I cut my eyes quickly to Michael—I did not dare look away from Furnival for long, which I was sure Michael understood, even though he was trying to send me some message with his own eyes.
"Too bad." There was a trace of the old Braxton in the gaze he swept over me from head to foot. He'd been a connoisseur of women, and charming enough in a rather rough way. But either I looked too haggard now to be any longer appealing, or he just simply hated me, because the light of appreciation in his sweeping gaze soon turned to contempt. He said, "Just tell me one thing before I shoot you. Were you in your compartment when the train blew up?"
I blinked. For a moment my mind would not decipher his question. But then I saw it as an opportunity, and my brain began to function, this time at high speed. "No, I was not. I had been in the dining car and had not yet reached my compartment. I do not, actually, remember much about it yet. I had quite a blow on the head. Was that your doing? You dynamited the train?"
"He did it, all right," Michael said. "Last night he told me everything. He's a braggart, aren't you, Furnival?"
"Quiet, Kossoff. Now that I have her, you're no longer of any use to me. Make trouble, I'll just shoot you dead right here and now. Be a good fellow and maybe I'll give the two of you a little time together before I kill you both."
"You seem to forget," I said, "that I am armed. I will most certainly interfere with your plans. Answer the question, Braxton."
"I dynamited that train twice over. Once, with a timing mechanism on the trestle. Again with sticks of dynamite on a long fuse laid right outside your compartment. I didn't do the thing inside the train myself, of course, I paid somebody to do it. I wasn't on the train when it went. I'm not that stupid. That extra step
with the dynamite in the train car was one I took after I recognized you and Kossoff getting on that particular train. I couldn't believe my luck. But that train was doomed anyway, even if you hadn't been on it."
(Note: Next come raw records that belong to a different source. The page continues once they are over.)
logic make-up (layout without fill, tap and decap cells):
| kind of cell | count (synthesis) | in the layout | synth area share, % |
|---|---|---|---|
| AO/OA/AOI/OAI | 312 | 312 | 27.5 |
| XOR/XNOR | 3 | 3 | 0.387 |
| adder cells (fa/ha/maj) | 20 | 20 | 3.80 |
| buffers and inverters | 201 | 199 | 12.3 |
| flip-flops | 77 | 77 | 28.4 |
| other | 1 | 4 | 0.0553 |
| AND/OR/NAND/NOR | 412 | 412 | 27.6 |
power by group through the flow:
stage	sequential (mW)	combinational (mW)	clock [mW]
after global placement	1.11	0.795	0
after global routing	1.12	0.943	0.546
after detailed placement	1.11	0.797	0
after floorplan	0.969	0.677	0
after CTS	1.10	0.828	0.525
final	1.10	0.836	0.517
## config.mk

```make
export PLATFORM = sky130hd
export DESIGN_NAME = pc_sequencer
export DESIGN_NICKNAME = d
export VERILOG_FILES = /design/src/rtl/pc_sequencer.sv
export SDC_FILE = /design/constraint.sdc
export NUM_CORES = 1
export LEC_CHECK = 0
export CAP_MARGIN = 25
export CORE_MARGIN = 10
export CORE_UTILIZATION = 28
export CTS_CLUSTER_DIAMETER = 50
export DETAILED_ROUTE_END_ITERATION = 6
export PLACE_DENSITY = 0.66
export SETUP_SLACK_MARGIN = 0.15
export SYNTH_ARGS = -nofsm -noshare
export SYNTH_HDL_FRONTEND = slang
export SYNTH_SLANG_ARGS = --single-unit
```

## constraint.sdc

```tcl
create_clock -name clk -period 4 [get_ports clk]
set_clock_uncertainty 0.15 [all_clocks]
set_input_delay 0.8 -clock clk [delete_from_list [all_inputs] [get_ports clk]]
set_output_delay 0.8 -clock clk [all_outputs]
set_load 0.05 [all_outputs]
```

## src/rtl/pc_sequencer.sv

```systemverilog
// Next-PC stage: owns PC, EPC/Cause trap state and the retire counter.
// Commits one instruction per cycle when pc_valid & imem_ready.
module pc_sequencer #(
  parameter logic [31:0] RESET_PC   = 32'h0000_0000,
  parameter logic [31:0] EXC_VECTOR = 32'h0000_0180
) (
  input  logic        clk,
  input  logic        rst_n,
  input  logic        imem_ready,
  input  logic        Branch,
  input  logic        Zero,
  input  logic        Jump,
  input  logic        Exception,
  input  logic        eret,
  input  logic [25:0] Inst_G,
  input  logic [31:0] Sign_Extended,
  output logic [31:0] PC,
  output logic [31:0] PC_4,
  output logic        pc_valid,
  output logic [31:0] EPC,
  output logic [1:0]  Cause,
  output logic        in_handler,
  output logic        halted,
  output logic [31:0] retired
);

  typedef enum logic [1:0] {
    IDLE,
    FETCH,
    TRAP,
    HALT
  } state_t;

  state_t      state;
  logic [31:0] jmp_target;
  logic [31:0] br_target;
  logic [31:0] target;
  logic        fault;
  logic [1:0]  trap_cause;

  assign PC_4       = PC + 32'd4;
  assign jmp_target = {PC_4[31:28], Inst_G, 2'b00};
  assign br_target  = PC_4 + {Sign_Extended[29:0], 2'b00};

  always_comb begin
    target = PC_4;
    if (eret)
      target = EPC;
    else if (Jump)
      target = jmp_target;
    else if (Branch & Zero)
      target = br_target;
  end

  // A misaligned target can only come from a corrupt EPC via eret.
  assign fault      = Exception | (target[1:0] != 2'b00);
  assign trap_cause = Exception ? 2'd1 : 2'd2;

  always_ff @(posedge clk or negedge rst_n) begin
    if (!rst_n) begin
      state      <= IDLE;
      PC         <= RESET_PC;
      EPC        <= 32'd0;
      Cause      <= 2'd0;
      retired    <= 32'd0;
      in_handler <= 1'b0;
      halted     <= 1'b0;
      pc_valid   <= 1'b0;
    end else begin
      unique case (state)
        IDLE: begin
          state    <= FETCH;
          pc_valid <= 1'b1;
        end
        FETCH: begin
          if (imem_ready) begin
            retired <= retired + 32'd1;
            if (fault) begin
              pc_valid <= 1'b0;
              if (in_handler) begin
                halted <= 1'b1;
                state  <= HALT;
              end else begin
                EPC        <= PC;
                Cause      <= trap_cause;
                in_handler <= 1'b1;
                PC         <= EXC_VECTOR;
                state      <= TRAP;
              end
            end else begin
              PC <= target;
              if (eret)
                in_handler <= 1'b0;
            end
          end
        end
        TRAP: begin
          state    <= FETCH;
          pc_valid <= 1'b1;
        end
        HALT: begin
          pc_valid <= 1'b0;
          halted   <= 1'b1;
        end
        default: begin
          state    <= IDLE;
          pc_valid <= 1'b0;
        end
      endcase
    end
  end

endmodule

```
===== config.mk =====
export PLATFORM = sky130hd
export DESIGN_NAME = sm3_msg_feeder
export DESIGN_NICKNAME = d
export VERILOG_FILES = /design/src/rtl/sm3_msg_feeder.sv
export SDC_FILE = /design/constraint.sdc
export NUM_CORES = 1
export LEC_CHECK = 0
export ABC_AREA = 0
export CORE_AREA = 2 2 236 238
export CTS_BUF_LIST = sky130_fd_sc_hd__clkbuf_8
export DETAILED_ROUTE_END_ITERATION = 10
export DIE_AREA = 0 0 238 240
export HOLD_SLACK_MARGIN = 0.12
export PLACE_DENSITY = 0.68
export SLEW_MARGIN = 30
export SYNTH_ARGS = -nofsm -noshare
export SYNTH_HDL_FRONTEND = slang
export SYNTH_SLANG_ARGS = --single-unit

===== constraint.sdc =====
create_clock -name clk -period 14.1 [get_ports clk]
set_clock_uncertainty 0.15 [all_clocks]
set_input_delay 3.525 -clock clk [delete_from_list [all_inputs] [get_ports clk]]
set_output_delay 3.525 -clock clk [all_outputs]
set_load 0.02 [all_outputs]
"Just out of curiosity," I said, lowering the shotgun slightly as if dropping my guard, "was it you behind all those little episodes of railroad harassment that Michael and I were hired to investigate?"
"Of course it was me." Furnival preened, there was no other word for it, even though he was scarcely at the moment the peacock he used to be. More like a scraggly turkey.
He bragged for a bit. Every minute he talked was another minute for Meiling to get in place and make her move.
I raised the shotgun again and took aim. I had a bad moment when the horse decided we'd been sitting there long enough, as I was holding the reins between my knees and of course had no strength whatever in my legs. But the horse quieted, I didn't lose aim, and I said, "All right, that's enough. You're not really interested in Michael, Braxton. You know that, and I know it. Let him go, then toss away your gun, and I'll do the same. I'll come with you. My life for his."
"It's not his gun," Michael said grimly, "it's mine. He took it from me. And I don't want to trade."
"You have no say in this, Michael," I said. I sounded cold, and I felt that way too, entirely without emotion. I have observed several times now that I achieve this emotionless state when a true crisis is at hand. "Well, then, Braxton? What do you say?"
He never got a chance to say anything, because at that moment Meiling came running up behind him. In an astounding move she launched herself into the air with a great cry, and kicked Braxton Furnival two-footed with such force that she knocked him off his horse. Michael, although his hands were tied in front of
him and I saw the pallor of sudden pain cross his face, slid off his black horse. The sling Meiling had told me he needed for a broken collarbone that he kept reinjuring hung empty from his neck, and he'd been riding without a saddle. With both hands still tied, he picked up the gun Braxton had dropped, but there was no need. Meiling was all over the man. Unarmed, he didn't stand a chance against her hands and feet.